Data extracted from a collection
════════════════════

Background: an optimization exercise with open tools, aiming at small area, a short achievable clock period and few clock cycles per item. Do not read the settings as production practice. The RTL was checked by simulation tests, not by an equivalence proof against the original design. No activity file was given, so power comes from the tool's default toggle rates.

==> flow/design.v <==
`timescale 1ns / 1ps
package skf_pkg;
    localparam int FRAC_BITS = 16;
    localparam int GAIN_BITS = 16;
    localparam int VAL_W     = 32;                  
    localparam int NOISE_W   = 31;                  
    localparam int DEN_W     = VAL_W + 2;           
    localparam int QUO_W     = GAIN_BITS + 1;       
    localparam int CNT_W     = $clog2(QUO_W + 1);
    localparam logic [VAL_W-1:0]     VAR_ONE  = VAL_W'(1) << FRAC_BITS;
    localparam logic [GAIN_BITS:0]   GAIN_ONE = (GAIN_BITS+1)'(1) << GAIN_BITS;
    localparam logic [GAIN_BITS-1:0] GAIN_MAX = '1;
    localparam logic [1:0] CFG_INIT_EST   = 2'd0;
    localparam logic [1:0] CFG_PROC_NOISE = 2'd1;
    localparam logic [1:0] CFG_MEAS_NOISE = 2'd2;
endpackage
`timescale 1ns / 1ps
module skf_add #(parameter int W = 48)
(
    input  logic [W-1:0] a,
    input  logic [W-1:0] b,
    input  logic         cin,
    output logic [W-1:0] s
);
    localparam int L = $clog2(W + 1);
    logic [W:0] g [0:2*L];
    logic [W:0] p [0:2*L];
    always_comb begin
        g[0][0] = cin;
        p[0][0] = 1'b0;
        for (int i = 0; i < W; i++) begin
            g[0][i+1] = a[i] & b[i];
            p[0][i+1] = a[i] ^ b[i];
        end
        for (int l = 0; l < L; l++) begin
            g[l+1] = g[l];
            p[l+1] = p[l];
            for (int i = 0; i <= W; i++) begin
                if ((i % (2 << l)) == ((2 << l) - 1) && i >= (1 << l)) begin
                    g[l+1][i] = g[l][i] | (p[l][i] & g[l][i - (1 << l)]);
                    p[l+1][i] = p[l][i] & p[l][i - (1 << l)];
                end
            end
        end
        for (int l = L - 2; l >= 0; l--) begin
            g[2*L-1-l] = g[2*L-2-l];
            p[2*L-1-l] = p[2*L-2-l];
            for (int i = 0; i <= W; i++) begin
                if ((i % (2 << l)) == ((1 << l) - 1) && i >= (2 << l)) begin
                    g[2*L-1-l][i] = g[2*L-2-l][i] | (p[2*L-2-l][i] & g[2*L-2-l][i - (1 << l)]);
                    p[2*L-1-l][i] = p[2*L-2-l][i] & p[2*L-2-l][i - (1 << l)];
                end
            end
        end
        for (int i = 0; i < W; i++)
            s[i] = p[0][i+1] ^ g[2*L-1][i];
    end
endmodule
`timescale 1ns / 1ps
import skf_pkg::*;
module scalar_kalman_filter_core
(
    input  logic               aclk,
    input  logic               aresetn,
    input  logic               cfg_we,
    input  logic [1:0]         cfg_index,
    input  logic [VAL_W-1:0]   cfg_data,
    input  logic               s_valid,
    output logic               s_ready,
    input  logic signed [VAL_W-1:0] s_measurement,
    output logic               m_valid,
    input  logic               m_ready,
    output logic signed [VAL_W-1:0] m_estimate
);
    localparam int RW = VAL_W + 3;             
    localparam int DW = VAL_W + 1;             
    localparam int ZW = VAL_W + 1;             
    localparam int AW = VAL_W + GAIN_BITS + 1;
    localparam int HI = GAIN_BITS + 1;         
    localparam int AW1 = AW - 1;
    logic                     idle_reg, setup_reg, run_reg;
    logic [3:0]               cnt_reg;
    logic                     q_reg;           
    logic                     zero_reg;        
    logic                     m_valid_reg;
    logic [NOISE_W-1:0]       pn_reg, mn_reg;
    logic [VAL_W-1:0]         p_reg;
    logic                     psat_reg;        
    logic [DW-1:0]            den_reg;
    logic signed [RW-1:0]     rem_reg;
    logic signed [ZW-1:0]     z_reg;           
    logic [AW-1:0]            accv_reg;
    logic signed [AW-1:0]     acce_reg;
    wire                      accept   = s_valid && idle_reg;
    wire                      setup_go = setup_reg && !m_valid_reg;
    wire                      last     = (cnt_reg == 4'd15);
    wire [VAL_W-1:0]          p_eff    = p_reg | {VAL_W{psat_reg}};
    wire signed [VAL_W-1:0]   est      = acce_reg[AW-1:HI];
    wire                      zero_now = (p_eff == '0) && (mn_reg == '0);
    assign s_ready = idle_reg;
    logic signed [RW-1:0] div_a, div_b, div_sum;
    logic                 div_sub;
    always_comb begin
        if (idle_reg) begin
            div_a   = RW'(accv_reg[AW-1:HI]);
            div_b   = RW'(pn_reg);
            div_sub = 1'b0;
        end else if (setup_reg) begin
            div_a   = RW'(p_eff);
            div_b   = RW'(mn_reg);
            div_sub = 1'b1;
        end else begin
            div_a   = rem_reg <<< 1;
            div_b   = RW'(den_reg);
            div_sub = !rem_reg[RW-1];
        end
    end
    skf_add #(RW) u_div_add (
        .a   (div_a),
        .b   (div_sub ? ~div_b : div_b),
        .cin (div_sub),
        .s   (div_sum)
    );
    logic [AW-1:0] av_a, av_b, av_sum;
    always_comb begin
        if (setup_reg) begin
            av_a = AW'(p_eff);
            av_b = AW'(mn_reg);
        end else begin
            av_a = accv_reg << 1;
            av_b = q_reg ? ~(AW'(p_reg) << 1) : '0;
        end
    end
    skf_add #(AW) u_var_add (
        .a   (av_a),
        .b   (av_b),
        .cin (!setup_reg && q_reg),
        .s   (av_sum)
    );
    logic signed [AW-1:0] ae_a, ae_b, ae_sum;
    always_comb begin
        if (setup_reg) begin
            ae_a = AW'(z_reg);
            ae_b = ~(AW'(est));
        end else begin
            ae_a = acce_reg <<< 1;
            ae_b = q_reg ? (AW'(z_reg) <<< 1) : '0;
        end
    end
    skf_add #(AW) u_est_add (
        .a   (ae_a),
        .b   (ae_b),
        .cin (setup_reg),
        .s   (ae_sum)
    );
    always_ff @(posedge aclk) begin
        if (!aresetn) begin
            idle_reg    <= 1'b1;
            setup_reg   <= 1'b0;
            run_reg     <= 1'b0;
            m_valid_reg <= 1'b0;
            pn_reg      <= NOISE_W'(655);
            mn_reg      <= NOISE_W'(65536);
            accv_reg[AW-1:HI] <= VAR_ONE;
            acce_reg[AW-1:HI] <= '0;
        end else begin
            if (m_valid_reg && m_ready)
                m_valid_reg <= 1'b0;
            if (cfg_we) begin
                case (cfg_index)
                    CFG_INIT_EST: begin
                        acce_reg[AW-1:HI] <= $signed(cfg_data);
                        accv_reg[AW-1:HI] <= VAR_ONE;
                    end
                    CFG_PROC_NOISE: pn_reg <= cfg_data[NOISE_W-1:0];
                    CFG_MEAS_NOISE: mn_reg <= cfg_data[NOISE_W-1:0];
                    default: ;
                endcase
            end
            if (accept) begin
                idle_reg  <= 1'b0;
                setup_reg <= 1'b1;
            end
            if (setup_go) begin
                setup_reg <= 1'b0;
                run_reg   <= 1'b1;
                accv_reg  <= {AW1'(p_eff), 1'b1};
                acce_reg  <= {AW1'(est), 1'b1};
            end
            if (run_reg) begin
                accv_reg <= av_sum;
                acce_reg <= ae_sum;
                if (last) begin
                    run_reg     <= 1'b0;
                    idle_reg    <= 1'b1;
                    m_valid_reg <= 1'b1;
                end
            end
        end
        if (idle_reg) begin
            p_reg    <= div_sum[VAL_W-1:0];
            psat_reg <= div_sum[VAL_W];
        end
        if (accept)
            z_reg <= ZW'(s_measurement);
        if (setup_go) begin
            p_reg    <= p_eff;
            psat_reg <= 1'b0;
            den_reg  <= av_sum[DW-1:0];
            z_reg    <= ae_sum[ZW-1:0];
            zero_reg <= zero_now;
        end
        rem_reg <= div_sum;
        q_reg   <= !div_sum[RW-1] && !(setup_reg ? zero_now : zero_reg);
        cnt_reg <= setup_reg ? 4'd0 : cnt_reg + 4'd1;
    end
    assign m_valid    = m_valid_reg;
    assign m_estimate = est;
endmodule
Settings: LEC_CHECK=0, CAP_MARGIN=20, CORE_MARGIN=2, CORE_UTILIZATION=40, CTS_CLUSTER_DIAMETER=80, CTS_CLUSTER_SIZE=20, SLEW_MARGIN=20; clock period 11.0 ns.
standard.sh (not shown) runs the stock make flow with config.mk's settings and CLKGATE_MAP_FILE= SYNTH_SCRIPT=/design/flow/synth_recipe.tcl, a recipe that flattens the netlist after the stock synthesis.
==> flow/flow/run.sh <==
#!/bin/bash
set -euo pipefail
bash standard.sh \
    SETUP_SLACK_MARGIN=6.5 \
    "BUFFER_PORTS_ARGS=-buffer_cell sky130_fd_sc_hd__buf_1" \
    finish > standard_flow.log 2>&1
The starting point passed the timing, DRC and antenna checks.
Testbench counts at the start, summed over its fixed seeds: cycles 36,958, items 2,048.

════════════════════

*TASK:* Repeat the entries above exactly, beginning at their first line and ending with the line that contains "p[0][0] = 1'b0;", with nothing added.

*RESPONSE BOX:*
Background: an optimization exercise with open tools, aiming at small area, a short achievable clock period and few clock cycles per item. Do not read the settings as production practice. The RTL was checked by simulation tests, not by an equivalence proof against the original design. No activity file was given, so power comes from the tool's default toggle rates.

==> flow/design.v <==
`timescale 1ns / 1ps
package skf_pkg;
    localparam int FRAC_BITS = 16;
    localparam int GAIN_BITS = 16;
    localparam int VAL_W     = 32;                  
    localparam int NOISE_W   = 31;                  
    localparam int DEN_W     = VAL_W + 2;           
    localparam int QUO_W     = GAIN_BITS + 1;       
    localparam int CNT_W     = $clog2(QUO_W + 1);
    localparam logic [VAL_W-1:0]     VAR_ONE  = VAL_W'(1) << FRAC_BITS;
    localparam logic [GAIN_BITS:0]   GAIN_ONE = (GAIN_BITS+1)'(1) << GAIN_BITS;
    localparam logic [GAIN_BITS-1:0] GAIN_MAX = '1;
    localparam logic [1:0] CFG_INIT_EST   = 2'd0;
    localparam logic [1:0] CFG_PROC_NOISE = 2'd1;
    localparam logic [1:0] CFG_MEAS_NOISE = 2'd2;
endpackage
`timescale 1ns / 1ps
module skf_add #(parameter int W = 48)
(
    input  logic [W-1:0] a,
    input  logic [W-1:0] b,
    input  logic         cin,
    output logic [W-1:0] s
);
    localparam int L = $clog2(W + 1);
    logic [W:0] g [0:2*L];
    logic [W:0] p [0:2*L];
    always_comb begin
        g[0][0] = cin;
        p[0][0] = 1'b0;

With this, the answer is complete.